In the late 1980s British art entered what was quickly recognised as a new and excitingly distinctive phase, the era of what became known as the YBAs—the Young British Artists. Young British Art can be seen to have a convenient starting point in the exhibition Freeze organised, while he was still a student at Goldsmiths College in London in 1988, by Damien Hirst, who became the most celebrated, or notorious, of the YBAs. Goldsmiths, which was attended by many of the YBAs, and numbered Michael Craig Martin among its most influential teachers, had been for some years fostering new forms of creativity through its courses that, for example, abolished the traditional separation of the media of art. The label YBA turned out to be a powerful brand and marketing tool, but of course it concealed huge diversity. Nevertheless certain broad trends both formal and thematic can be discerned. Formally, the era is marked by a complete openness towards the materials and processes with which art can be made and the form that it can take.

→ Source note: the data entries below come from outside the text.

**config.mk**
```make
export PLATFORM = sky130hd
export DESIGN_NAME = sbcm_host_flat
export DESIGN_NICKNAME = d
export VERILOG_FILES = /design/src/sbcm_pkg.sv /design/src/sbcm_link_if.sv /design/src/sbcm_host.sv /design/src/flat_wrapper.sv
export SDC_FILE = /design/constraint.sdc
export NUM_CORES = 1
export LEC_CHECK = 0
export ABC_AREA = 1
export BUFFER_PORTS_ARGS = -buffer_cell sky130_fd_sc_hd__buf_2
export CAP_MARGIN = 20
export CORE_AREA = 3 3 112 114
export DETAILED_ROUTE_END_ITERATION = 8
export DIE_AREA = 0 0 115 117
export GPL_TIMING_DRIVEN = 0
export PLACE_DENSITY = 0.87
export SYNTH_ARGS = -nofsm -noshare
export SYNTH_HDL_FRONTEND = slang
export SYNTH_SLANG_ARGS = --single-unit
```
**constraint.sdc**
```tcl
create_clock -name pclk -period 3.78 [get_ports pclk]
set_clock_uncertainty 0.2 [all_clocks]
set_input_delay 0.567 -clock pclk [delete_from_list [all_inputs] [get_ports pclk]]
set_output_delay 0.567 -clock pclk [all_outputs]
set_load 0.01 [all_outputs]
```
[src/include/touch_adc_regs.svh]
// Register map, field positions, reset values and timing counts of the converter control
// Notes on behaviour
// - Operation code selects idle, single, slave, master
// - Host writes pointer first; next read returns it
// - Channel codes 0-1 pick touch position inputs
// - Codes 3-7 auxiliary/battery; code 10 pressure one
// - Codes 8 and 9 pick temperature measurements
// - Bit 11: zero ratiometric, one single-ended
// - Repeat interval: once, 1024, 2048, 16384 periods
// - Bit 2 picks internal or external reference
// - Bit 3 sets hold pin active level
// - Settle delay: power-up, X/Y channels, precharge
// - Settle delay codes: 1, 256, 2048, 16384
// - Power policy codes gate converter and reference
// - External reference keeps internal reference off
// - Sample time: 4, 8, 16, 32 periods
// - Averaging: 1, 4, 8 or 16 per channel
// - Pointer 0x10-0x1A returns results in channel order
`ifndef TOUCH_ADC_REGS_SVH
`define TOUCH_ADC_REGS_SVH
// Write addresses and readback pointer values
`define SETUP_A_ADDR 4'h1
`define SETUP_B_ADDR 4'h2
`define PTR_SETUP_A 5'h01
`define PTR_SETUP_B 5'h02
`define PTR_RESULT_BASE 5'h10
`define RESULT_COUNT 11
`define SETUP_A_RESET 12'h000
`define SETUP_B_RESET 12'h000
// First register fields
`define OP_LSB 0
`define PTR_LSB 2
`define PTR_MSB 6
`define CHAN_LSB 7
`define CHAN_MSB 10
`define SINGLE_ENDED_BIT 11
// Second register fields
`define INTERVAL_LSB 0
`define REF_EXT_BIT 2
`define HOLD_POL_BIT 3
`define SETTLE_LSB 4
`define POWER_LSB 6
`define SAMPLE_LSB 8
`define AVERAGE_LSB 10
// Clock periods in ns; delays, sample times and intervals in converter clock periods
`define CLK_PERIOD_NS 5
`define CONV_PERIOD_NS 500
`define CONV_TICK_CYCLES ((`CONV_PERIOD_NS + `CLK_PERIOD_NS - 1) / `CLK_PERIOD_NS)
`define INTERVAL_1 15'h0400
`define INTERVAL_2 15'h0800
`define INTERVAL_3 15'h4000
`define SETTLE_0 15'h0001
`define SETTLE_1 15'h0100
`define SETTLE_2 15'h0800
`define SETTLE_3 15'h4000
`define SAMPLE_0 15'h0004
`define SAMPLE_1 15'h0008
`define SAMPLE_2 15'h0010
`define SAMPLE_3 15'h0020
`endif

[src/logic/unused_placeholder_none.sv]
// Intentionally empty design unit
`timescale 1ns/1ps

[src/include/touch_adc_pkg.sv]
// Types shared by the converter control modules
package touch_adc_pkg;
  // Operation codes of the first register
  typedef enum logic [1:0] {OP_IDLE, OP_SINGLE, OP_SLAVE, OP_MASTER} op_mode_type;
  // Power policy codes of the second register
  typedef enum logic [1:0] {PWR_OFF, PWR_CONV, PWR_ON, PWR_ADC_CONV} power_type;
  // Conversion sequence states
  typedef enum logic [2:0] {
    ST_IDLE, ST_SETTLE, ST_ACQUIRE, ST_CONVERT, ST_PRECHARGE, ST_REPEAT
  } state_type;
endpackage
<file path="config.mk">
export PLATFORM = sky130hd
export DESIGN_NAME = rmw_top
export DESIGN_NICKNAME = d
export VERILOG_FILES = /design/src/design/rmw_pkg.sv /design/src/design/rmw_top.sv
export SDC_FILE = /design/constraint.sdc
export NUM_CORES = 1
export LEC_CHECK = 0
export ABC_AREA = 1
export ABC_CLOCK_PERIOD_IN_PS = 1700
export BUFFER_PORTS_ARGS = -buffer_cell sky130_fd_sc_hd__buf_4
export CAP_MARGIN = 20
export CORE_MARGIN = 4
export CORE_UTILIZATION = 31
export CTS_CLUSTER_DIAMETER = 60
export DETAILED_ROUTE_END_ITERATION = 6
export SYNTH_ARGS = -nofsm -noshare
export SYNTH_HDL_FRONTEND = slang
export SYNTH_SLANG_ARGS = --single-unit
</file>
<file path="constraint.sdc">
create_clock -name pclk -period 1.7 [get_ports pclk]
set_input_delay 0.085 -clock pclk [delete_from_list [all_inputs] [get_ports pclk]]
set_output_delay 0.085 -clock pclk [all_outputs]
set_load 0.02 [all_outputs]
</file>
<file path="src/design/rmw_pkg.sv">
// -----------------------------------------------------------------------------
// -----------------------------------------------------------------------------
package rmw_pkg;
  localparam logic [11:0] CTRL_ADDR = 12'h000;
  localparam logic [11:0] STAT_ADDR = 12'h004;
  localparam logic [11:0] WDOG_ADDR = 12'h008;
  localparam int CTRL_UNLOCK_BIT = 7;
  localparam int CTRL_PCFG_BIT = 6;
  localparam int CTRL_BADADDR_BIT = 5;
  localparam int CTRL_WDOG_BIT = 4;
  localparam int STAT_SLEEP_BIT = 7;
  localparam logic [7:0] WDOG_KEY1 = 8'h0a;
  localparam logic [7:0] WDOG_KEY2 = 8'h03;
  localparam logic [3:0] WDOG_TRIP = 4'h8;
  localparam int POR_MS = 10;
  localparam int CLK_MHZ = 250;
  localparam int POR_CYCLES = POR_MS * 1000 * CLK_MHZ;
  localparam logic [7:0] CTRL_RST = 8'h00;
  typedef enum logic [1:0] {RMW_POR, RMW_RUN, RMW_SLEEP} rmw_state_e;
  typedef struct packed {
    logic pwr;
    logic sys;
    logic pcfg;
    logic dormant;
  } rmw_rst_s;
endpackage : rmw_pkg

</file>
<file path="src/design/rmw_top.sv">
// Decided for this implementation: the APB register port and the register offsets.
`timescale 1ns/1ps
`default_nettype none
module rmw_top #(
  parameter int POR_COUNT = rmw_pkg::POR_CYCLES,
  parameter bit PIN_IS_COLD = 1'b1
) (
  input wire logic pclk,
  input wire logic presetn,
  input wire logic psel,
  input wire logic penable,
  input wire logic pwrite,
  input wire logic [11:0] paddr,
  input wire logic [31:0] pwdata,
  output logic [31:0] prdata,
  output logic pready,
  output logic pslverr,
  input wire logic regulator_ready,
  input wire logic reset_pin,
  input wire logic port_combo_req,
  input wire logic bad_address_req,
  input wire logic wdog_tick,
  input wire logic rc_osc_enable,
  input wire logic ext_clk_in_use,
  output rmw_pkg::rmw_rst_s rst_q
);
  // ---------------------------------------------------------------------------
  // Input synchronisers.
  // ---------------------------------------------------------------------------
  logic [5:0] s1_q, s2_q;
  logic pin_s, combo_s, badaddr_s, tick_s, rc_s, ext_s, tick_d1_q;
  // Only the second stage is read; first stage feeds nothing else.
  always_ff @(posedge pclk or negedge presetn) begin
    if (!presetn) begin
      s1_q <= 6'h00;
      s2_q <= 6'h00;
    end else begin
      s1_q <= {reset_pin, port_combo_req, bad_address_req, wdog_tick, rc_osc_enable,
               ext_clk_in_use};
      s2_q <= s1_q;
    end
  end
  assign {pin_s, combo_s, badaddr_s, tick_s, rc_s, ext_s} = s2_q;

  // ---------------------------------------------------------------------------
  // Power-up sequencing.
  // ---------------------------------------------------------------------------
  rmw_pkg::rmw_state_e state_q;
  logic [31:0] por_cnt_q;
  logic [1:0] rg_q;
  logic pwr_rst, sleep_go, pin_cold, warm_src;
  // The regulator flag is synchronised before use.
  always_ff @(posedge pclk or negedge presetn) begin
    if (!presetn) begin
      rg_q <= 2'b00;
    end else begin
      rg_q <= {rg_q[0], regulator_ready};
    end
  end
  // presetn models the supply edge; the count runs only once the regulator is up.
  always_ff @(posedge pclk or negedge presetn) begin
    if (!presetn) begin
      por_cnt_q <= 32'h0;
    end else if (state_q == rmw_pkg::RMW_POR && rg_q[1]) begin
      por_cnt_q <= por_cnt_q + 32'h1;
    end
  end
  assign pin_cold = PIN_IS_COLD && pin_s;
  // A pin on later revisions is a cold source; it asserts power-up reset while held but does not rerun the count.
  always_ff @(posedge pclk or negedge presetn) begin
    if (!presetn) begin
      state_q <= rmw_pkg::RMW_POR;
    end else begin
      case (state_q)
        rmw_pkg::RMW_POR: begin
          if (rg_q[1] && por_cnt_q >= POR_COUNT - 1) state_q <= rmw_pkg::RMW_RUN;
        end
        rmw_pkg::RMW_RUN: begin
          if (sleep_go) state_q <= rmw_pkg::RMW_SLEEP;
        end
        rmw_pkg::RMW_SLEEP: begin
          if (pin_s || combo_s) state_q <= rmw_pkg::RMW_RUN;
        end
        default: state_q <= rmw_pkg::RMW_POR;
      endcase
    end
  end
  assign pwr_rst = (state_q == rmw_pkg::RMW_POR) || pin_cold;

  // ---------------------------------------------------------------------------
  // APB slave.
  // ---------------------------------------------------------------------------
  logic acc, wr, hit_ctrl, hit_stat, hit_wdog, unmapped;
  logic [7:0] ctrl_q, flags_q;
  logic [3:0] wd_cnt_q;
  logic key_armed_q;
  assign acc = psel && penable;
  assign wr = acc && pwrite;
  assign hit_ctrl = paddr == rmw_pkg::CTRL_ADDR;
  assign hit_stat = paddr == rmw_pkg::STAT_ADDR;
  assign hit_wdog = paddr == rmw_pkg::WDOG_ADDR;
  assign unmapped = !(hit_ctrl || hit_stat || hit_wdog);
  // Zero wait states; unmapped addresses answer with an error and zeros.
  always_ff @(posedge pclk or negedge presetn) begin
    if (!presetn) begin
      pready <= 1'b0;
      pslverr <= 1'b0;
      prdata <= 32'h0;
    end else begin
      pready <= psel && !penable;
      pslverr <= psel && !penable && unmapped;
      if (psel && !penable && !pwrite) begin
        prdata <= hit_ctrl ? {24'h0, ctrl_q} :
                  hit_stat ? {24'h0, flags_q} :
                  hit_wdog ? {28'h0, wd_cnt_q} : 32'h0;
      end
    end
  end
  logic wr_done;
  assign wr_done = wr && pready;

  // ---------------------------------------------------------------------------
  // Control register.
  // ---------------------------------------------------------------------------
  // Watchdog enable can be set but only power-up clears it.
  always_ff @(posedge pclk or negedge presetn) begin
    if (!presetn) begin
      ctrl_q <= rmw_pkg::CTRL_RST;
    end else if (pwr_rst) begin
      ctrl_q <= rmw_pkg::CTRL_RST;
    end else if (wr_done && hit_ctrl) begin
      ctrl_q[7:5] <= pwdata[7:5];
      ctrl_q[rmw_pkg::CTRL_WDOG_BIT] <= ctrl_q[rmw_pkg::CTRL_WDOG_BIT] |
                                       pwdata[rmw_pkg::CTRL_WDOG_BIT];
    end
  end
  assign sleep_go = wr_done && hit_stat && pwdata[rmw_pkg::STAT_SLEEP_BIT] &&
                    ctrl_q[rmw_pkg::CTRL_UNLOCK_BIT];

  // ---------------------------------------------------------------------------
  // Watchdog.
  // ---------------------------------------------------------------------------
  logic tick_ok, wd_trip, key_ok, bus_err;
  // Stops when the RC is off while an external clock runs.
  assign tick_ok = tick_s && !tick_d1_q && !(ext_s && !rc_s);
  always_ff @(posedge pclk or negedge presetn) begin
    if (!presetn) begin
      tick_d1_q <= 1'b0;
    end else begin
      tick_d1_q <= tick_s;
    end
  end
  assign key_ok = wr_done && hit_wdog && key_armed_q && pwdata[7:0] == rmw_pkg::WDOG_KEY2;
  // Any other write to the watchdog register breaks the sequence.
  always_ff @(posedge pclk or negedge presetn) begin
    if (!presetn) begin
      key_armed_q <= 1'b0;
    end else if (pwr_rst) begin
      key_armed_q <= 1'b0;
    end else if (wr_done && hit_wdog) begin
      key_armed_q <= pwdata[7:0] == rmw_pkg::WDOG_KEY1;
    end
  end
  assign wd_trip = wd_cnt_q == rmw_pkg::WDOG_TRIP;
  // Tick period must give at least 2 s from 0 to 8.
  always_ff @(posedge pclk or negedge presetn) begin
    if (!presetn) begin
      wd_cnt_q <= 4'h0;
    end else if (pwr_rst || key_ok || rst_q.sys) begin
      wd_cnt_q <= 4'h0;
    end else if (tick_ok && !wd_trip && state_q == rmw_pkg::RMW_RUN) begin
      wd_cnt_q <= wd_cnt_q + 4'h1;
    end
  end

  // ---------------------------------------------------------------------------
  // Reset merging and cause flags.
  // ---------------------------------------------------------------------------
  logic wd_src, ba_src, combo_src, pin_warm;
  assign wd_src = wd_trip && ctrl_q[rmw_pkg::CTRL_WDOG_BIT];
  assign ba_src = (badaddr_s || (acc && unmapped)) &&
                  ctrl_q[rmw_pkg::CTRL_BADADDR_BIT];
  assign bus_err = ba_src;
  assign combo_src = combo_s;
  assign pin_warm = pin_s && !PIN_IS_COLD;
  assign warm_src = wd_src || bus_err || combo_src || pin_warm;
  // Outputs are registered; power-up dominates all.
  always_ff @(posedge pclk or negedge presetn) begin
    if (!presetn) begin
      rst_q <= '{pwr: 1'b1, sys: 1'b1, pcfg: 1'b1, dormant: 1'b1};
    end else begin
      rst_q.pwr <= pwr_rst;
      rst_q.sys <= pwr_rst || warm_src;
      rst_q.pcfg <= pwr_rst || (warm_src && ctrl_q[rmw_pkg::CTRL_PCFG_BIT]);
      rst_q.dormant <= pwr_rst || state_q == rmw_pkg::RMW_SLEEP || sleep_go;
    end
  end
  logic [7:0] set_v;
  assign set_v = {2'b00, bus_err, wd_src, combo_src, pin_s,
                  pin_s && state_q == rmw_pkg::RMW_SLEEP, 1'b0};
  // A new cause in the clearing cycle wins.
  always_ff @(posedge pclk or negedge presetn) begin
    if (!presetn) begin
      flags_q <= 8'h00;
    end else if (state_q == rmw_pkg::RMW_POR) begin
      flags_q <= 8'h00;
    end else if (wr_done && hit_stat) begin
      flags_q <= set_v;
    end else begin
      flags_q <= flags_q | set_v;
    end
  end
endmodule : rmw_top
`default_nettype wire

</file>
===== src/core/bsfs_pkg.sv =====
package bsfs_pkg;

    localparam int unsigned CLK_MHZ = 250;

    // Phase timeouts, microseconds as printed
    localparam int unsigned LINEAR_CHARGE_FIRST_TIMEOUT_US = 512;
    localparam int unsigned LINEAR_CHARGE_SECOND_TIMEOUT_US = 1024;
    localparam int unsigned RAMP_STALL_US   = 64;
    // Longer intervals, milliseconds as printed except TYP_START_US, which is in microseconds
    localparam int unsigned ILIM_FAULT_MS   = 2;
    localparam int unsigned RESTART_MS      = 20;
    localparam int unsigned TYP_START_US    = 1000;

    // Internal time base: one tick per microsecond
    localparam int unsigned TICK_CYCLES = CLK_MHZ;
    localparam logic [7:0]  TICK_LAST   = 8'(TICK_CYCLES - 1);

    localparam logic [15:0] LINEAR_CHARGE_FIRST_TICKS  = 16'(LINEAR_CHARGE_FIRST_TIMEOUT_US);
    localparam logic [15:0] LINEAR_CHARGE_SECOND_TICKS  = 16'(LINEAR_CHARGE_SECOND_TIMEOUT_US);
    localparam logic [15:0] RAMP_TICKS  = 16'(RAMP_STALL_US);
    localparam logic [15:0] ILIM_TICKS  = 16'(ILIM_FAULT_MS * 1000);
    localparam logic [15:0] RST_TICKS   = 16'(RESTART_MS * 1000);

    // Reference ramp: steps per microsecond tick, slow when output lags
    localparam logic [7:0]  REF_FULL    = 8'hFF;
    localparam logic [7:0]  REF_STEP    = 8'h04;
    localparam logic [7:0]  REF_STEP_SLOW = 8'h01;

    // Switching: 250 MHz / 100 = 2.5 MHz
    localparam logic [6:0]  SW_PERIOD   = 7'(100);
    localparam logic [6:0]  SW_LAST     = 7'(99);

    localparam logic [1:0]  ILIM_HALF   = 2'h1;
    localparam logic [1:0]  ILIM_FULL   = 2'h2;
    localparam logic [1:0]  ILIM_NONE   = 2'h0;

    localparam logic [2:0]  SYNC_RESET  = 3'h0;

    typedef enum logic [2:0] {
        BSFS_SHUTDOWN  = 3'b000,
        BSFS_LIN_FIRST = 3'b001,
        BSFS_LIN_SECOND = 3'b010,
        BSFS_RAMP      = 3'b011,
        BSFS_REGULATE  = 3'b100,
        BSFS_FAULT     = 3'b101,
        BSFS_THERMAL   = 3'b110
    } bsfs_state_t;

    typedef struct packed {
        logic enable;
        logic vin_above_uvlo;
        logic vout_near_vin;
        logic vout_at_target;
        logic vout_tracking;
        logic vout_slow;
        logic current_limit;
        logic vin_over_vout;
        logic die_hot;
        logic die_cooled;
        logic light_load;
    } bsfs_sense_t;

    typedef struct packed {
        logic       bias_on;
        logic       precharge_on;
        logic       iso_input_on;
        logic       iso_output_on;
        logic       switch_gate;
        logic [1:0] pulse_ilim;
        logic [7:0] ref_level;
        logic       startup_done;
        logic       fault_active;
    } bsfs_drive_t;

endpackage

Leading artists have preserved dead animals (Damien Hirst), crushed found objects with a steamroller (Cornelia Parker), appropriated objects from medical history (Christine Borland), presented her own bed as art (Tracey Emin) made sculpture from fresh food, cigarettes, or women's tights (Sarah Lucas), made extensive use of film, video and photography, used drawing and printmaking in every conceivable way, increasingly developed the concept of the installation (a multi-part work occupying a single space), and not least, refreshed and revitalised the art of painting.

0 0

Creator

© 2024 CSOFT International, Ltd.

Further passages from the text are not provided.